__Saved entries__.

$ cat src/rtl/core/rda_pkg.sv
`default_nettype none
package rda_pkg;
    localparam int CordicSteps = 16;
    localparam logic signed [39:0] Q32Pi = 40'sh03243F6A89;
    localparam logic signed [39:0] Q32TwoPi = 40'sh06487ED511;
    localparam logic signed [39:0] Q32HalfPi = 40'sh01921FB544;
    localparam logic signed [39:0] Q32Gain = 40'sh009B74EDA8;

    localparam logic [1:0] CompU = 2'd0;
    localparam logic [1:0] CompV = 2'd1;
    localparam logic [1:0] CompW = 2'd2;
    localparam logic [1:0] CompNone = 2'd3;

    localparam logic [2:0] RegAxisX = 3'd0;
    localparam logic [2:0] RegAxisY = 3'd1;
    localparam logic [2:0] RegAxisZ = 3'd2;
    localparam logic [2:0] RegCenterX = 3'd3;
    localparam logic [2:0] RegCenterY = 3'd4;
    localparam logic [2:0] RegCenterZ = 3'd5;
    localparam logic [2:0] RegDim = 3'd6;

    // atan(2^-i) in Q.32, rounded.
    function automatic logic signed [39:0] f_arc(input logic [5:0] i);
        logic signed [39:0] v;
        unique case (i)
            6'd0: v = 40'sh00C90FDAA2;
            6'd1: v = 40'sh0076B19C16;
            6'd2: v = 40'sh003EB6EBF2;
            6'd3: v = 40'sh001FD5BA9B;
            6'd4: v = 40'sh000FFAADDC;
            6'd5: v = 40'sh0007FF556F;
            6'd6: v = 40'sh0003FFEAAB;
            6'd7: v = 40'sh0001FFFD55;
            6'd8: v = 40'sh0000FFFFAB;
            6'd9: v = 40'sh00007FFFF5;
            6'd10: v = 40'sh00003FFFFF;
            6'd11: v = 40'sh0000200000;
            6'd12: v = 40'sh0000100000;
            6'd13: v = 40'sh0000080000;
            6'd14: v = 40'sh0000040000;
            6'd15: v = 40'sh0000020000;
            6'd16: v = 40'sh0000010000;
            6'd17: v = 40'sh0000008000;
            6'd18: v = 40'sh0000004000;
            6'd19: v = 40'sh0000002000;
            6'd20: v = 40'sh0000001000;
            6'd21: v = 40'sh0000000800;
            6'd22: v = 40'sh0000000400;
            6'd23: v = 40'sh0000000200;
            6'd24: v = 40'sh0000000100;
            6'd25: v = 40'sh0000000080;
            6'd26: v = 40'sh0000000040;
            6'd27: v = 40'sh0000000020;
            6'd28: v = 40'sh0000000010;
            6'd29: v = 40'sh0000000008;
            6'd30: v = 40'sh0000000004;
            6'd31: v = 40'sh0000000002;
            default: v = 40'sh0000000001;
        endcase
        return v;
    endfunction
endpackage
`default_nettype wire

$ cat src/rtl/core/rda_cell.sv
`default_nettype none
module rda_cell import rda_pkg::*; #(
    parameter int Step = 0
) (
    input  wire               i_clk,
    input  wire               i_rst_n,
    input  wire               i_vld,
    input  wire signed [39:0] i_x,
    input  wire signed [39:0] i_y,
    input  wire signed [39:0] i_r,
    output logic              o_vld,
    output logic signed [39:0] o_x,
    output logic signed [39:0] o_y,
    output logic signed [39:0] o_r
);
    localparam logic [5:0] Idx = 6'(Step);
    logic signed [39:0] n_x, n_y, n_r, w_arc;

    always_comb begin
        w_arc = f_arc(Idx);
        if (!i_r[39]) begin
            n_x = i_x - (i_y >>> Step);
            n_y = i_y + (i_x >>> Step);
            n_r = i_r - w_arc;
        end else begin
            n_x = i_x + (i_y >>> Step);
            n_y = i_y - (i_x >>> Step);
            n_r = i_r + w_arc;
        end
    end

    always_ff @(posedge i_clk) begin
        if (!i_rst_n) o_vld <= 1'b0;
        else o_vld <= i_vld;
        o_x <= n_x;
        o_y <= n_y;
        o_r <= n_r;
    end
endmodule
`default_nettype wire
$ cat src/hdl/npcs_pkg.sv
// shared types, constants and codes for the nearest palette color search
// no dependencies; the other files, apart from npcs_ram, refer to this package by scoped names
package npcs_pkg;

    // palette geometry
    localparam int ENTRIES = 32;
    localparam int IDX_W   = (ENTRIES > 1) ? $clog2(ENTRIES) : 1;
    localparam int CNT_W   = $clog2(ENTRIES + 1);

    // field and arithmetic widths
    localparam int COLOR_W  = 8;
    localparam int WEIGHT_W = 4;
    localparam int SQ_W     = 2 * COLOR_W;
    localparam int TERM_W   = SQ_W + WEIGHT_W;
    localparam int DIST_W   = 22;
    localparam int ENTRY_W  = 3 * COLOR_W;
    localparam int CFG_W    = 6;
    localparam int CFG_IDX_W = 2;

    typedef logic [IDX_W-1:0]    addr_t;
    typedef logic [CNT_W-1:0]    cnt_t;
    typedef logic [COLOR_W-1:0]  color_t;
    typedef logic [WEIGHT_W-1:0] weight_t;
    typedef logic [SQ_W-1:0]     sq_t;
    typedef logic [TERM_W-1:0]   term_t;
    typedef logic [DIST_W-1:0]   dist_t;
    typedef logic [ENTRY_W-1:0]  entry_t;
    typedef logic [CFG_W-1:0]    cfg_data_t;
    typedef logic [4:0]          best_index_t;

    // request codes
    typedef enum logic {
        REQ_QUERY = 1'b0,
        REQ_LOAD  = 1'b1
    } req_type_t;

    // configuration register indexes
    typedef enum logic [CFG_IDX_W-1:0] {
        CFG_RED_WEIGHT    = 2'd0,
        CFG_GREEN_WEIGHT  = 2'd1,
        CFG_BLUE_WEIGHT   = 2'd2,
        CFG_ENTRIES_IN_USE = 2'd3
    } cfg_index_t;

    // reset values of the configuration registers
    localparam weight_t   RED_WEIGHT_RST   = 4'd3;
    localparam weight_t   GREEN_WEIGHT_RST = 4'd4;
    localparam weight_t   BLUE_WEIGHT_RST  = 4'd2;
    localparam cfg_data_t ENTRIES_IN_USE_RST = 6'd32;

    // input and result words
    typedef struct packed {
        logic       req_type;
        logic [4:0] entry_index;
        color_t     red;
        color_t     green;
        color_t     blue;
    } in_word_t;

    typedef struct packed {
        best_index_t best_index;
        dist_t       min_dist;
    } out_word_t;

    typedef struct packed {
        weight_t red_weight;
        weight_t green_weight;
        weight_t blue_weight;
    } weights_t;

    // controller state
    typedef enum logic [1:0] {
        ST_IDLE,
        ST_SEARCH,
        ST_DRAIN
    } state_t;

    // controller to datapath commands
    typedef struct packed {
        logic  capture;
        logic  wr_en;
        logic  rd_en;
        addr_t rd_addr;
        logic  out_load;
    } ctrl_cmd_t;

    // datapath to controller status
    typedef struct packed {
        logic busy;
        logic out_free;
    } dp_status_t;

endpackage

__INSTRUCTIONS TO FOLLOW__. A faithful, word-for-word transcription of the data above is required.

__RESPONSE__.
$ cat src/rtl/core/rda_pkg.sv
`default_nettype none
package rda_pkg;
    localparam int CordicSteps = 16;
    localparam logic signed [39:0] Q32Pi = 40'sh03243F6A89;
    localparam logic signed [39:0] Q32TwoPi = 40'sh06487ED511;
    localparam logic signed [39:0] Q32HalfPi = 40'sh01921FB544;
    localparam logic signed [39:0] Q32Gain = 40'sh009B74EDA8;

    localparam logic [1:0] CompU = 2'd0;
    localparam logic [1:0] CompV = 2'd1;
    localparam logic [1:0] CompW = 2'd2;
    localparam logic [1:0] CompNone = 2'd3;

    localparam logic [2:0] RegAxisX = 3'd0;
    localparam logic [2:0] RegAxisY = 3'd1;
    localparam logic [2:0] RegAxisZ = 3'd2;
    localparam logic [2:0] RegCenterX = 3'd3;
    localparam logic [2:0] RegCenterY = 3'd4;
    localparam logic [2:0] RegCenterZ = 3'd5;
    localparam logic [2:0] RegDim = 3'd6;

    // atan(2^-i) in Q.32, rounded.
    function automatic logic signed [39:0] f_arc(input logic [5:0] i);
        logic signed [39:0] v;
        unique case (i)
            6'd0: v = 40'sh00C90FDAA2;
            6'd1: v = 40'sh0076B19C16;
            6'd2: v = 40'sh003EB6EBF2;
            6'd3: v = 40'sh001FD5BA9B;
            6'd4: v = 40'sh000FFAADDC;
            6'd5: v = 40'sh0007FF556F;
            6'd6: v = 40'sh0003FFEAAB;
            6'd7: v = 40'sh0001FFFD55;
            6'd8: v = 40'sh0000FFFFAB;
            6'd9: v = 40'sh00007FFFF5;
            6'd10: v = 40'sh00003FFFFF;
            6'd11: v = 40'sh0000200000;
            6'd12: v = 40'sh0000100000;
            6'd13: v = 40'sh0000080000;
            6'd14: v = 40'sh0000040000;
            6'd15: v = 40'sh0000020000;
            6'd16: v = 40'sh0000010000;
            6'd17: v = 40'sh0000008000;
            6'd18: v = 40'sh0000004000;
            6'd19: v = 40'sh0000002000;
            6'd20: v = 40'sh0000001000;
            6'd21: v = 40'sh0000000800;
            6'd22: v = 40'sh0000000400;
            6'd23: v = 40'sh0000000200;
            6'd24: v = 40'sh0000000100;
            6'd25: v = 40'sh0000000080;
            6'd26: v = 40'sh0000000040;
            6'd27: v = 40'sh0000000020;
            6'd28: v = 40'sh0000000010;
            6'd29: v = 40'sh0000000008;
            6'd30: v = 40'sh0000000004;
            6'd31: v = 40'sh0000000002;
            default: v = 40'sh0000000001;
        endcase
        return v;
    endfunction
endpackage
`default_nettype wire

$ cat src/rtl/core/rda_cell.sv
`default_nettype none
module rda_cell import rda_pkg::*; #(
    parameter int Step = 0
) (
    input  wire               i_clk,
    input  wire               i_rst_n,
    input  wire               i_vld,
    input  wire signed [39:0] i_x,
    input  wire signed [39:0] i_y,
    input  wire signed [39:0] i_r,
    output logic              o_vld,
    output logic signed [39:0] o_x,
    output logic signed [39:0] o_y,
    output logic signed [39:0] o_r
);
    localparam logic [5:0] Idx = 6'(Step);
    logic signed [39:0] n_x, n_y, n_r, w_arc;

    always_comb begin
        w_arc = f_arc(Idx);
        if (!i_r[39]) begin
            n_x = i_x - (i_y >>> Step);
            n_y = i_y + (i_x >>> Step);
            n_r = i_r - w_arc;
        end else begin
            n_x = i_x + (i_y >>> Step);
            n_y = i_y - (i_x >>> Step);
            n_r = i_r + w_arc;
        end
    end

    always_ff @(posedge i_clk) begin
        if (!i_rst_n) o_vld <= 1'b0;
        else o_vld <= i_vld;
        o_x <= n_x;
        o_y <= n_y;
        o_r <= n_r;
    end
endmodule
`default_nettype wire
$ cat src/hdl/npcs_pkg.sv
// shared types, constants and codes for the nearest palette color search
// no dependencies; the other files, apart from npcs_ram, refer to this package by scoped names
package npcs_pkg;

    // palette geometry
    localparam int ENTRIES = 32;
    localparam int IDX_W   = (ENTRIES > 1) ? $clog2(ENTRIES) : 1;
    localparam int CNT_W   = $clog2(ENTRIES + 1);

    // field and arithmetic widths
    localparam int COLOR_W  = 8;
    localparam int WEIGHT_W = 4;
    localparam int SQ_W     = 2 * COLOR_W;
    localparam int TERM_W   = SQ_W + WEIGHT_W;
    localparam int DIST_W   = 22;
    localparam int ENTRY_W  = 3 * COLOR_W;
    localparam int CFG_W    = 6;
    localparam int CFG_IDX_W = 2;

    typedef logic [IDX_W-1:0]    addr_t;
    typedef logic [CNT_W-1:0]    cnt_t;
    typedef logic [COLOR_W-1:0]  color_t;
    typedef logic [WEIGHT_W-1:0] weight_t;
    typedef logic [SQ_W-1:0]     sq_t;
    typedef logic [TERM_W-1:0]   term_t;
    typedef logic [DIST_W-1:0]   dist_t;
    typedef logic [ENTRY_W-1:0]  entry_t;
    typedef logic [CFG_W-1:0]    cfg_data_t;
    typedef logic [4:0]          best_index_t;

    // request codes
    typedef enum logic {
        REQ_QUERY = 1'b0,
        REQ_LOAD  = 1'b1
    } req_type_t;

    // configuration register indexes
    typedef enum logic [CFG_IDX_W-1:0] {
        CFG_RED_WEIGHT    = 2'd0,
        CFG_GREEN_WEIGHT  = 2'd1,
        CFG_BLUE_WEIGHT   = 2'd2,
        CFG_ENTRIES_IN_USE = 2'd3
    } cfg_index_t;

    // reset values of the configuration registers
    localparam weight_t   RED_WEIGHT_RST   = 4'd3;
    localparam weight_t   GREEN_WEIGHT_RST = 4'd4;
    localparam weight_t   BLUE_WEIGHT_RST  = 4'd2;
    localparam cfg_data_t ENTRIES_IN_USE_RST = 6'd32;

    // input and result words
    typedef struct packed {
        logic       req_type;
        logic [4:0] entry_index;
        color_t     red;
        color_t     green;
        color_t     blue;
    } in_word_t;

    typedef struct packed {
        best_index_t best_index;
        dist_t       min_dist;
    } out_word_t;

    typedef struct packed {
        weight_t red_weight;
        weight_t green_weight;
        weight_t blue_weight;
    } weights_t;

    // controller state
    typedef enum logic [1:0] {
        ST_IDLE,
        ST_SEARCH,
        ST_DRAIN
    } state_t;

    // controller to datapath commands
    typedef struct packed {
        logic  capture;
        logic  wr_en;
        logic  rd_en;
        addr_t rd_addr;
        logic  out_load;
    } ctrl_cmd_t;

    // datapath to controller status
    typedef struct packed {
        logic busy;
        logic out_free;
    } dp_status_t;

endpackage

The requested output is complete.